Getting old is a great adventure. Our immune system has to adjust faster than mutating viruses just to stay alive. Aside from these new assaults, our senses are in need of remedial help. They are all withering and past warranty. Taste and smell have been compromised by Covid. My vision is beyond correction and my ears are becoming a vestigial organ whose acuity has been chipped away by too much exposure to Big Bands, Tijuana Brass and oratorical blather.
I’ll have the chef’s salad but hold the feta.
Did you just say to fold your letter?
Lip-reading had me laughing before the punchline or agreeing to something I just disagreed with. I’m always afraid I will smile when a friend tells me their cat died. A century ago I'd be carrying an ear trumpet. Now, hearing aids could be lost in a chopped salad.
Choosing a restaurant has become a weighty decision. We have to arrive either before or after the crowd. Maybe one day I’ll find that place that no one goes to anymore because it’s too crowded. (Thank you, Yogi Berra). 11:30 assures us easy parking and a booth in the corner but half an hour later the decibels arrive. 2:15 guarantees a near empty room but the place closes at 2:00.
Everything on the menu tastes like noise. My hearing aids seem to amplify the ambient chatter but still muffle the voices at my table. And why, I ask you, is the next table always so boisterous?Maybe they are thinking the same of us.

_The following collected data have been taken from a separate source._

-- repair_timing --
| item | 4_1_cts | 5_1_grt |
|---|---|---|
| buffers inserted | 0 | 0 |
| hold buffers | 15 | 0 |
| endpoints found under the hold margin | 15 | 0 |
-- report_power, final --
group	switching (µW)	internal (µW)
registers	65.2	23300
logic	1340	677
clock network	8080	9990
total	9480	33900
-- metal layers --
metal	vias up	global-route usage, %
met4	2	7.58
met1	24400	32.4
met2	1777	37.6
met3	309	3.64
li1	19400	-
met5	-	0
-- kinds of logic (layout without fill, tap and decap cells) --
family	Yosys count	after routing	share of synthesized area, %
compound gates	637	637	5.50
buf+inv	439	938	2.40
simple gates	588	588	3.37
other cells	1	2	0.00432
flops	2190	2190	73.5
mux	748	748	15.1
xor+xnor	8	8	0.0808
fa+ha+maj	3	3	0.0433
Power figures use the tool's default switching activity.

A few months ago I met a friend for lunch. We found a quiet table outside the eatery only to have a family with three kids sit alongside. When we moved to the far end, a jackhammer started up at a construction site next door.

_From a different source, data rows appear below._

[config.mk]
export PLATFORM = sky130hd
export DESIGN_NAME = png_stream_end_finder_core
export DESIGN_NICKNAME = d
export VERILOG_FILES = /design/src/hdl/psef_pkg.sv /design/src/hdl/psef_parser.sv /design/src/hdl/psef_out_buf.sv /design/src/hdl/png_stream_end_finder_core.sv
export VERILOG_INCLUDE_DIRS = /design/src /design/src/hdl
export SDC_FILE = /design/constraint.sdc
export NUM_CORES = 1
export LEC_CHECK = 0
export BUFFER_PORTS_ARGS = -buffer_cell sky130_fd_sc_hd__buf_4
export CORE_MARGIN = 2
export CORE_UTILIZATION = 56
export DETAILED_ROUTE_END_ITERATION = 8
export HOLD_SLACK_MARGIN = 0.08
export PLACE_DENSITY = 0.74
export SYNTH_ARGS = -nofsm -noshare
export SYNTH_HDL_FRONTEND = slang
export SYNTH_SLANG_ARGS = --single-unit
[constraint.sdc]
create_clock -name clk -period 4.4 [get_ports clk]
set_clock_uncertainty 0.05 [all_clocks]
set_input_delay 0.88 -clock clk [delete_from_list [all_inputs] [get_ports clk]]
set_output_delay 0.88 -clock clk [all_outputs]
set_load 0.02 [all_outputs]
[src/hdl/png_stream_end_finder_core_assert.svh]
// ----------------------------------------------------------------------------
// png_stream_end_finder_core_assert.svh
// Assertion macros for the PNG stream end finder
// ----------------------------------------------------------------------------
`ifndef PNG_STREAM_END_FINDER_CORE_ASSERT_SVH
`define PNG_STREAM_END_FINDER_CORE_ASSERT_SVH

// same-cycle implication
`define PSEF_ASSERT_NOW(label, ante, cons, msg) \
	label: assert property (@(posedge clk) disable iff (!arst_n) (ante) |-> (cons)) \
		else $error(msg);

// next-cycle implication
`define PSEF_ASSERT_NEXT(label, ante, cons, msg) \
	label: assert property (@(posedge clk) disable iff (!arst_n) (ante) |=> (cons)) \
		else $error(msg);

`endif

[src/hdl/psef_pkg.sv]
// ----------------------------------------------------------------------------
// psef_pkg
// Types, codes and constant tables for the PNG stream end finder
// ----------------------------------------------------------------------------
package psef_pkg;

	typedef struct packed {
		logic [7:0] data_byte;
		logic       stream_start;
	} in_word_t;

	typedef struct packed {
		logic [1:0]  parse_status;
		logic [31:0] end_offset;
	} out_word_t;

	typedef enum logic [2:0] {
		PH_SIGNATURE = 3'd0,
		PH_LENGTH    = 3'd1,
		PH_TYPE      = 3'd2,
		PH_SKIP      = 3'd3,
		PH_DONE      = 3'd4,
		PH_ERROR     = 3'd5
	} phase_t;

	localparam logic [1:0] ST_PARSING  = 2'd0;
	localparam logic [1:0] ST_END      = 2'd1;
	localparam logic [1:0] ST_BADSIG   = 2'd2;
	localparam logic [1:0] ST_TRAILING = 2'd3;

	localparam logic [31:0] CHUNK_CRC_BYTES = 32'd4;

	function automatic logic [7:0] sig_byte(input logic [2:0] idx);
		logic [7:0] b;
		case (idx)
			3'd0: b = 8'h89;
			3'd1: b = 8'h50;
			3'd2: b = 8'h4E;
			3'd3: b = 8'h47;
			3'd4: b = 8'h0D;
			3'd5: b = 8'h0A;
			3'd6: b = 8'h1A;
			3'd7: b = 8'h0A;
			default: b = 8'h00;
		endcase
		return b;
	endfunction

	function automatic logic [7:0] iend_byte(input logic [1:0] idx);
		logic [7:0] b;
		case (idx)
			2'd0: b = 8'h49;
			2'd1: b = 8'h45;
			2'd2: b = 8'h4E;
			2'd3: b = 8'h44;
			default: b = 8'h00;
		endcase
		return b;
	endfunction

endpackage

[src/hdl/psef_parser.sv]
// ----------------------------------------------------------------------------
// psef_parser
// Parse state registers and per-byte next-state and result logic
// ----------------------------------------------------------------------------
module psef_parser (
	input  logic                clk,
	input  logic                arst_n,
	input  logic                take,
	input  psef_pkg::in_word_t  word,
	output psef_pkg::out_word_t result
);

	psef_pkg::phase_t phase_q, cur_phase, nxt_phase;
	logic [2:0]  idx_q, cur_idx, nxt_idx;
	logic [31:0] len_q, cur_len, nxt_len;
	logic        iend_q, cur_iend, nxt_iend;
	logic [31:0] skip_q, cur_skip, nxt_skip;
	logic [31:0] pos_q, cur_pos, nxt_pos;
	logic [31:0] skip_init, skip_dec;
	logic [7:0]  b;
	logic [1:0]  status;
	logic        iend_match;

	always_ff @(posedge clk or negedge arst_n) begin
		if (!arst_n) begin
			phase_q <= psef_pkg::PH_SIGNATURE;
			idx_q   <= '0;
			len_q   <= '0;
			iend_q  <= 1'b0;
			skip_q  <= '0;
			pos_q   <= '0;
		end else if (take) begin
			phase_q <= nxt_phase;
			idx_q   <= nxt_idx;
			len_q   <= nxt_len;
			iend_q  <= nxt_iend;
			skip_q  <= nxt_skip;
			pos_q   <= nxt_pos;
		end
	end

	always_comb begin
		b         = word.data_byte;
		cur_phase = word.stream_start ? psef_pkg::PH_SIGNATURE : phase_q;
		cur_idx   = word.stream_start ? 3'd0 : idx_q;
		cur_len   = word.stream_start ? 32'd0 : len_q;
		cur_iend  = word.stream_start ? 1'b0 : iend_q;
		cur_skip  = word.stream_start ? 32'd0 : skip_q;
		cur_pos   = word.stream_start ? 32'd0 : pos_q;

		nxt_phase = cur_phase;
		nxt_idx   = cur_idx;
		nxt_len   = cur_len;
		nxt_iend  = cur_iend;
		nxt_skip  = cur_skip;
		nxt_pos   = (cur_pos == '1) ? cur_pos : cur_pos + 32'd1;
		status    = psef_pkg::ST_PARSING;

		skip_init  = cur_len + psef_pkg::CHUNK_CRC_BYTES;
		skip_dec   = cur_skip - 32'd1;
		iend_match = (b == psef_pkg::iend_byte(cur_idx[1:0]));

		case (cur_phase)
			psef_pkg::PH_SIGNATURE: begin
				if (b != psef_pkg::sig_byte(cur_idx)) begin
					nxt_phase = psef_pkg::PH_ERROR;
					status    = psef_pkg::ST_BADSIG;
				end else if (cur_idx == 3'd7) begin
					nxt_phase = psef_pkg::PH_LENGTH;
					nxt_idx   = 3'd0;
					nxt_len   = '0;
				end else begin
					nxt_idx = cur_idx + 3'd1;
				end
			end
			psef_pkg::PH_LENGTH: begin
				nxt_len = {cur_len[23:0], b};
				if (cur_idx[1:0] == 2'd3) begin
					nxt_phase = psef_pkg::PH_TYPE;
					nxt_idx   = 3'd0;
					nxt_iend  = 1'b0;
				end else begin
					nxt_idx = {1'b0, cur_idx[1:0]} + 3'd1;
				end
			end
			psef_pkg::PH_TYPE: begin
				if (cur_idx[1:0] == 2'd0)
					nxt_iend = iend_match;
				else
					nxt_iend = cur_iend & iend_match;
				if (cur_idx[1:0] == 2'd3) begin
					nxt_idx  = 3'd0;
					nxt_skip = skip_init;
					if (skip_init == 32'd0) begin
						if (nxt_iend) begin
							nxt_phase = psef_pkg::PH_DONE;
							status    = psef_pkg::ST_END;
						end else begin
							nxt_phase = psef_pkg::PH_LENGTH;
							nxt_len   = '0;
						end
					end else begin
						nxt_phase = psef_pkg::PH_SKIP;
					end
				end else begin
					nxt_idx = {1'b0, cur_idx[1:0]} + 3'd1;
				end
			end
			psef_pkg::PH_SKIP: begin
				nxt_skip = skip_dec;
				if (skip_dec == 32'd0) begin
					if (cur_iend) begin
						nxt_phase = psef_pkg::PH_DONE;
						status    = psef_pkg::ST_END;
					end else begin
						nxt_phase = psef_pkg::PH_LENGTH;
						nxt_idx   = 3'd0;
						nxt_len   = '0;
					end
				end
			end
			psef_pkg::PH_DONE: begin
				status = psef_pkg::ST_TRAILING;
			end
			default: begin
				status = psef_pkg::ST_BADSIG;
			end
		endcase

		result.parse_status = status;
		result.end_offset   = (status == psef_pkg::ST_END) ? nxt_pos : 32'd0;
	end

endmodule

[src/hdl/psef_out_buf.sv]
// ----------------------------------------------------------------------------
// psef_out_buf
// Result register with skid stage between parser and output channel
// ----------------------------------------------------------------------------
module psef_out_buf (
	input  logic                clk,
	input  logic                arst_n,
	input  logic                push,
	input  psef_pkg::out_word_t push_word,
	output logic                full,
	output logic                out_valid,
	input  logic                out_stall,
	output psef_pkg::out_word_t out_word
);

	logic                out_valid_q;
	logic                skid_valid_q;
	psef_pkg::out_word_t out_q;
	psef_pkg::out_word_t skid_q;
	logic                pop;

	assign pop = out_valid_q & ~out_stall;

	always_ff @(posedge clk or negedge arst_n) begin
		if (!arst_n) begin
			out_valid_q  <= 1'b0;
			skid_valid_q <= 1'b0;
		end else if (!out_valid_q || pop) begin
			if (skid_valid_q) begin
				out_valid_q  <= 1'b1;
				skid_valid_q <= 1'b0;
			end else begin
				out_valid_q <= push;
			end
		end else if (push) begin
			skid_valid_q <= 1'b1;
		end
	end

	always_ff @(posedge clk) begin
		if (!out_valid_q || pop) begin
			if (skid_valid_q)
				out_q <= skid_q;
			else if (push)
				out_q <= push_word;
		end else if (push) begin
			skid_q <= push_word;
		end
	end

	assign full      = skid_valid_q;
	assign out_valid = out_valid_q;
	assign out_word  = out_q;

endmodule

[src/hdl/png_stream_end_finder_core.sv]
// ----------------------------------------------------------------------------
// png_stream_end_finder_core
// Byte-wide PNG signature check and chunk walker reporting the stream length
// ----------------------------------------------------------------------------
// Takes one stream byte per clock while byte_stall is low and returns one
// result word per byte via the output register, or the skid register if the
// output is stalled. The next parse state (32-bit length add and skip count
// decrement) is combinational. A two-entry output register and skid stage
// decouple the sides; byte_stall rises only when both hold untaken results.

`include "png_stream_end_finder_core_assert.svh"

module png_stream_end_finder_core (
	input  logic                clk,
	input  logic                arst_n,
	input  logic                byte_valid,
	output logic                byte_stall,
	input  psef_pkg::in_word_t  byte_word,
	output logic                result_valid,
	input  logic                result_stall,
	output psef_pkg::out_word_t result_word
);

	logic                take;
	logic                full;
	psef_pkg::out_word_t parse_result;

	assign byte_stall = full;
	assign take       = byte_valid & ~full;

	psef_parser u_parser (
		.clk    (clk),
		.arst_n (arst_n),
		.take   (take),
		.word   (byte_word),
		.result (parse_result)
	);

	psef_out_buf u_out_buf (
		.clk       (clk),
		.arst_n    (arst_n),
		.push      (take),
		.push_word (parse_result),
		.full      (full),
		.out_valid (result_valid),
		.out_stall (result_stall),
		.out_word  (result_word)
	);

	`PSEF_ASSERT_NOW(a_end_has_offset, result_valid && result_word.parse_status == psef_pkg::ST_END, result_word.end_offset != 32'd0, "end result without offset")
	`PSEF_ASSERT_NOW(a_offset_only_at_end, result_valid && result_word.parse_status != psef_pkg::ST_END, result_word.end_offset == 32'd0, "offset on non-end result")
	`PSEF_ASSERT_NEXT(a_taken_gives_result, take, result_valid, "taken byte produced no result")

endmodule

# Yosys cells after proc, flatten, opt, wreduce, memory -nomap -nowiden
# Memory sizes are Yosys's and may differ from the RTL's.
# Index checks and enable logic that the tools add are counted.
# Widths: inputs -> output; s select.
# totals
regBits	173
latchBits	0
ram_bits	0
mem_bits_ro	56
inputBits	13
out_inout_bits	36
elab_cells	98
memories	1
# mem_list
name	depth	word_bits	read_ports	rd_clocked_by_memory_dff	write_ports	line	source
(no name shown)	8	7	1	0	0	psef_pkg.sv:35	case (idx)
# op_classes
n_addsub	5
mul	0
div_mod_pow	0
order_cmp	0
eq_ne	12
shift	0
mux	51
n_bitwise	6
n_reduce_logical	11
# ops
cell	count
$mux 32	13
$pmux 32 s4	1
$mux 34	2
$logic_not 32->1	2
$pmux 32 s2	1
$mux 3	15
$add 32x1->32 const B	1
$add 32x3->32 const B	1
$eq 32x32->1 const B	1
$pmux 8 s4	1
$sub 32x1->32 const B	1
$pmux 3 s4	1
$pmux 2 s5	1
$mux 1	9
$pmux 3 s3	1
$eq 8x8->1	1
$mux 2	4
$mux 8	1
$ne 8x8->1	1
$eq 3x2->1 const B	2
$eq 3x3->1 const B	2
$eq 2x1->1 const B	2
$eq 2x2->1 const B	2
$reduce_and 2->1	2
other kinds (12)	17

# Logic depth before layout (Yosys ltp)
# Gate-level depths: netlist of the first run.
# logic_depth
word_depth	15
ltp_mapped	21
ltp_nobuf	13

# Hierarchy
# Synthesis of the first run repeated with hierarchy kept, for this count alone.
# unflattened
cells_unflattened	1211
hier_area_um2	11279.6
# modules_own_cells
module	instances	cells_per_inst	area_per_inst_um2	seq_area_each_um2
psef_parser	1	1098	8589.5	2577.5
psef_out_buf	1	112	2676.3	2092.0
png_stream_end_finder_core	1	1	13.8	0.0

# Worst setup path before layout of the first run
# Ideal clock, no wire load.
# synth_path
kind	input-to-reg
startpoint	in byte_word[0] (netlist name)
endpoint	reg u_out_buf.out_q, in the netlist u_out_buf.out_word[29], data pin
setup_ns	0.144
arrival_ns	4.872
required_ns	4.206
setup_slack_ns	-0.666
cell_stages	21
path_buffers	10
path_cell_list	clkbuf_1 > buf_2 > buf_2 > buf_2 > buf_1 > clkbuf_1 > clkbuf_1 > nor2b_1 > ha_1 > nand3b_1 > nor4_2 > buf_2 > nand4_1 > mux2_2 > nor4_1 > nand4_1 > o31a_1 > buf_6 > nand2b_4 > buf_6 > o21ai_2
# synth_via
elab_chain_len	15
elab_cells_between_ends	41
cone_classes	3 x add/sub; 11 x eq/ne; 21 x mux; 1 x bitwise; 4 x reduce/logical; 1 x memory
# synth_rtl
element	line	source
from (decl)	png_stream_end_finder_core.sv:18	input psef_pkg::in_word_t byte_word,
branches (longest 12 deep; another with $add 32x3->32)	n/a	
$mux 32 *	psef_parser.sv:131	result.end_offset = (status == psef_pkg::ST_END) ? nxt_pos : 32'd0;
$mux 34 *	psef_out_buf.sv:44	else if (push)
$mux 34 *	psef_out_buf.sv:42	if (skid_valid_q)
to (signal assigned)	psef_out_buf.sv:43	out_q <= skid_q;
to (signal assigned)	psef_out_buf.sv:45	out_q <= push_word;
to (decl)	psef_out_buf.sv:18	psef_pkg::out_word_t out_q;
# Mark *: on every way between the ends. The select of a mux whose other input is x is not followed.
# A chain may end at the register's enable or synchronous reset.

# Worst setup path after layout of the first run
# layout_path
startpoint	in byte_word[0] (netlist name)
endpoint	reg u_parser.len_q[17]
# layout_via
elab_chain_len	11
elab_cells_between_ends	34
cone_classes	2 x add/sub; 9 x eq/ne; 17 x mux; 1 x bitwise; 4 x reduce/logical; 1 x memory
# layout_rtl
element	line	source
branches (longest 10 deep; another with $add 32x3->32)	n/a	
$pmux 32 s4 *	psef_parser.sv:63	case (cur_phase)
to (signal assigned)	psef_parser.sv:35	len_q <= nxt_len;
to (decl)	psef_parser.sv:15	logic [31:0] len_q, cur_len, nxt_len;
# Marks and branches as above.

==> impl_metrics.ini, run 1 <==
[status]
status = completed

[logic_synthesis]
syn_avg_cell_area_um2 = 8.90
synth_top_area_share = 0.242
synthCells = 1218
post-synth-top-area-cell = dfrtp_1
async_reset_ff_frac = 0.607
yosysWarnings = 0
synthFlopType = dfrtp_1
ys_ff_latch = 173
synth_fp_nets = 1242
synth-edff-count = 68
syn_area_mm2 = 0.0108
yosysSeqAreaShare = 0.431
ys_types = 72
netlist_top_cells_area = dfrtp_1 24%, edfxtp_1 19%, nand2_1 5.8%, o21ai_0 4.4%, xnor2_1 4.2%

[finish]
diodes = 0
areaGrowthSynthToFinish_pct = 12.9
mostFrequentLayoutCells = 167 x nand2_1, 108 x nor2_1, 105 x dfrtp_1
layout-drive-gt1-share = 0.155
layout.nets = 1273
layout.cells.non_filler = 1522
nFillCells = 1582
layout_commonest_cell = nand2_1
ff_latch_area_mm2 = 0.00467
multi_input_area_mm2 = 0.00570

[critical_path]
crit_arrival_ns = 4.28
cpMostUsedCell = buf_4
critPathSlowestCell = a2111oi_0
critPathKind = input port to flop
critPathLaunchType = input port
worst_ep_required_time_ns = 4.67
critPathMaxFanout = 32
cpPeakStageDelay_ns = 0.46
crit_path_end_kind = flop
path_cells = buf_4, inv_2, nand2_1, ha_1, xnor2_1, nand4_1, a2111oi_0, o2111ai_1, nor4_1, buf_4, and3_1, a21o_1, o211ai_1, buf_12, a22o_1

[place]
dpl.cell_count = 1490
io_buffers = 48
dp_hpwl_um = 20400
place.gp.congestion = 0.993

[clocking]
post-cts-setup-buffers = 0
cts_tree = done
clk_pin_slew_worst_paths_ns = 0.07
cts_root_buf = clkbuf_16
cts-htree-levels = 4
clk_latency_ns = 0.45
ctsResizeCount = 0
cts_hold_buffers = 0
clockBufferDepth = 2
cts_sinks = 173
cts_buffers = 17

[power]
ir_drop_uv = 258
power_w = 0.00392
power.leakage_nw = 4.69
p_per_area_mw_per_mm2 = 320

[global_routing]
grt_max_degree = 98
grt_first_pass_wirelength_um = 47800
grt_pass1_vias = 8966
overflow = 0
grt_usage = 0.299
antenna_found_initial = 0

[timing]
hold_viol_final = 0
max_slew_margin = 0.293
setup_violations = 0
maxSlewViolCount = 0
grt_setup_unrepaired = no
fmax_mhz = 249
worstMarginPinSlew_ns = 1.06
min_period_ns = 4.01
period_share = 0.911
fin_tns_setup_ns = 0

[drt]
vias_per_cell = 6.37
drt_pass1_iterations = 6
drc = 0
vias = 9695
finalWirelength_um = 30200
avgRoutedWirePerCell_um = 19.8
ant_nets = 0
dr.first_iter.drc_count = 1107

[die]
fp.dieW_um = 143
die-area_mm2 = 0.0205
rows = 50
core_area_mm2 = 0.0188
io_pins = 49
initial_utilization = 0.575
dieHeight_um = 143

[hold_path]
hold_path_class = input port to asynchronous set/reset pin

[flow_run]
maxCapViolCount = 0
[where the power goes]
group	internal [W]	switching (W)
combinational	0.000226	0.000380
sequential	0.00176	0.0000810
clock	0.000753	0.000719
total	0.00274	0.00118
[synthesized netlist by cell type (all sizes together) (7+ instances only)]
master / number
a21oi: 44
nor2b: 21
xnor2: 52
o21ai: 127
nand3b: 7
nand3: 35
ha: 11
o21a: 7
o31ai: 7
and4: 11
xor2: 21
clkbuf: 66
a22o: 49
edfxtp: 68
nand4: 31
buf: 26
nor4: 23
and3: 12
nand2b: 16
inv: 29
mux2i: 9
dfrtp: 105
o22ai: 12
a31oi: 15
nand2: 167
nor2: 110
nor3: 30
[worst max-delay path: cells and delay by family]
family / cells / cell delay [ns]
AOI/OAI and AO/OA: 5 / 1.25
and+or+nand+nor: 4 / 0.78
buffers and inverters: 4 / 0.75
adders and majority gates: 1 / 0.42
xor gates and xnor gates: 1 / 0.18
[through the flow]
step,util,hold slack (ns),instance area (um^2),setup WS (ns)
final,0.650,0.210,12200,0.392
after global routing,0.650,0.201,12200,0.236
after CTS,0.650,0.205,12200,0.527
after detailed placement,0.619,0.429,11700,0.103
after global placement,0.619,0.417,11700,0.0939
after floorplan,-,0.400,11000,0.00345
[layer usage]
metal	vias to the layer above	share of wire	wire length, um	track usage
met1	4596	0.41	12500	0.392
li1	4508	-	-	-
met5	-	0	0	0
met2	486	0.48	14400	0.487
met3	105	0.070	2110	0.0456
met4	0	0.040	1210	0.143
[cell type report]
cell class                 count  share of cell area
tap                          260              0.0266
clock inverter                15              0.0120
inverter                      29             0.00890
timing repair buffer         104              0.0699
multi-input combinational    924               0.466
clock buffer                  17              0.0348
sequential                   173               0.382
[path summary, 6_finish.rpt]
check,startpoint,end,slack (ns),cells past startpoint
min reg2reg,u_parser.pos_q[18],u_parser.pos_q[18],0.45,2
max,byte_word[0],u_parser.len_q[17],0.39,15
max reg2reg,u_parser.skip_q[0],u_parser.len_q[17],0.59,14
min in group clk,u_parser.pos_q[18],u_parser.pos_q[18],0.45,2
min,arst_n,u_parser.len_q[22],0.21,1
max in group asynchronous,arst_n,u_parser.pos_q[19],3.33,2
[registers in the layout, summed over array words and instances, names as in the netlist]
register and flops:
u_parser.iend_q 1, u_parser.idx_q 3, u_parser.skip_q 32, u_out_buf.out_valid 1, u_parser.pos_q 32, u_parser.len_q 32, u_out_buf.skid_q 34, u_out_buf.out_word 34
u_out_buf.full 1, u_parser.phase_q 3
[kinds of logic (layout without fill, tap and decap cells)]
kind of cell / Yosys count / in the layout / synth area share
xor+xnor: 73 / 73 / 0.0590
fa+ha+maj: 11 / 11 / 0.0127
buf+inv: 121 / 165 / 0.0475
flops: 173 / 173 / 0.431
simple gates: 506 / 506 / 0.236
compound gates: 320 / 320 / 0.200
mux: 14 / 14 / 0.0135
Power figures use the tool's default switching activity.
==> run 2, diff against run 1 <==
- CORE_UTILIZATION: 56 -> 50
- PLACE_DENSITY: 0.74 -> 0.67
- clock period: 4.4 -> 5.2 ns (I/O delays scaled with it)
==> run 2 against run 1 <==
Setup slack improved by 0.41 ns. Via count fell by 4.2%. Total power fell by 15%. Design area fell by 2.2%. Count of clock-buffer cells in the layout did not move. First-iteration DRC count fell by 34%. Sequential power fell by 15%. Hold slack improved by 0.24 ns. Combinational power fell by 18%. Critical endpoint is now u_parser.len_q[25].
==> impl_metrics.ini, run 2 (synthesis gave the netlist of run 1 again) <==
[global_routing]
grt_first_pass_wirelength_um = 47400
grt_max_degree = 80
overflow = 0
antenna_found_initial = 0
grt_usage = 0.263
grt_pass1_vias = 8736

[hold_path]
worstHoldStart = u_parser.pos_q[18]
worst_hold_path.endpoint = u_parser.pos_q[18]
hold_depth = 2
hold_path_class = flop to flop

[critical_path]
critPathKind = input port to flop
crit_arrival_ns = 4.67
crit_path_end_kind = flop
critPathLaunchType = input port
r2r_setup_slack_ns = 1.04
reg2reg_to = u_out_buf.out_word[1]
reg2reg_depth = 11
worst_ep_required_time_ns = 5.47
r2r-start = u_parser.skip_q[2]
critPathMaxFanout = 32

[place]
dp_hpwl_um = 19600
io_buffers = 48
dpl.cell_count = 1474
place.gp.congestion = 0.948

[drt]
finalWirelength_um = 28900
avgRoutedWirePerCell_um = 19.2
ant_nets = 0
drt_pass1_iterations = 7
drc = 0
vias = 9290
vias_per_cell = 6.17
dr.first_iter.drc_count = 730

[finish]
layout-drive-gt1-share = 0.131
areaGrowthSynthToFinish_pct = 10.4
layout.nets = 1242
layout_commonest_cell = nand2_1
mostFrequentLayoutCells = 167 x nand2_1, 107 x nor2_1, 105 x dfrtp_1
layout.cells.non_filler = 1506
diodes = 0
utilization = 0.566

[clocking]
cts_root_buf = clkbuf_16
clk_pin_slew_worst_paths_ns = 0.07
cts_tree = done
cts_hold_buffers = 0
clockBufferDepth = 2
post-cts-setup-buffers = 0
clk_latency_ns = 0.44
ctsResizeCount = 0
cts_buffers = 17
cts-htree-levels = 4
cts_sinks = 173

[power]
ir_drop_uv = 222
power_w = 0.00334
power.leakage_nw = 4.52
p_per_area_mw_per_mm2 = 279

[flow_run]
maxCapViolCount = 0

[timing]
fin_tns_setup_ns = 0
maxSlewViolCount = 0
grt_setup_unrepaired = no
fmax_mhz = 227
period_share = 0.846
worstMarginPinSlew_ns = 1.10
max_slew_margin = 0.263
min_period_ns = 4.40
setup_violations = 0
hold_viol_final = 0

[status]
status = completed

[die]
io_pins = 49
initial_utilization = 0.512
dieHeight_um = 151
fp.dieW_um = 151
core_area_mm2 = 0.0212
die-area_mm2 = 0.0229
rows = 53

Restaurants are afraid of silence as if someone might
mistake it for a Christian Science Reading Room or library. They like the buzz,
the illusion of being busy. They want the place to rock even when it is empty. The music is so loud I can barely hear the waiter reciting the specials as if auditioning for a part in
some B movie.
Don’t they know there are more and more of us who only want peace and quiet but are not quite ready for assisted living? It isn’t only the clamor that agitates our innards but some of us still remember conversation. How else can we hear about each other’s latest infirmity?
We may be the last
generation to listen to each other rather than text across the table and take a
photo of our plate. We are, after all, the elders, the living sages who actually
have a distant memory of civil discourse.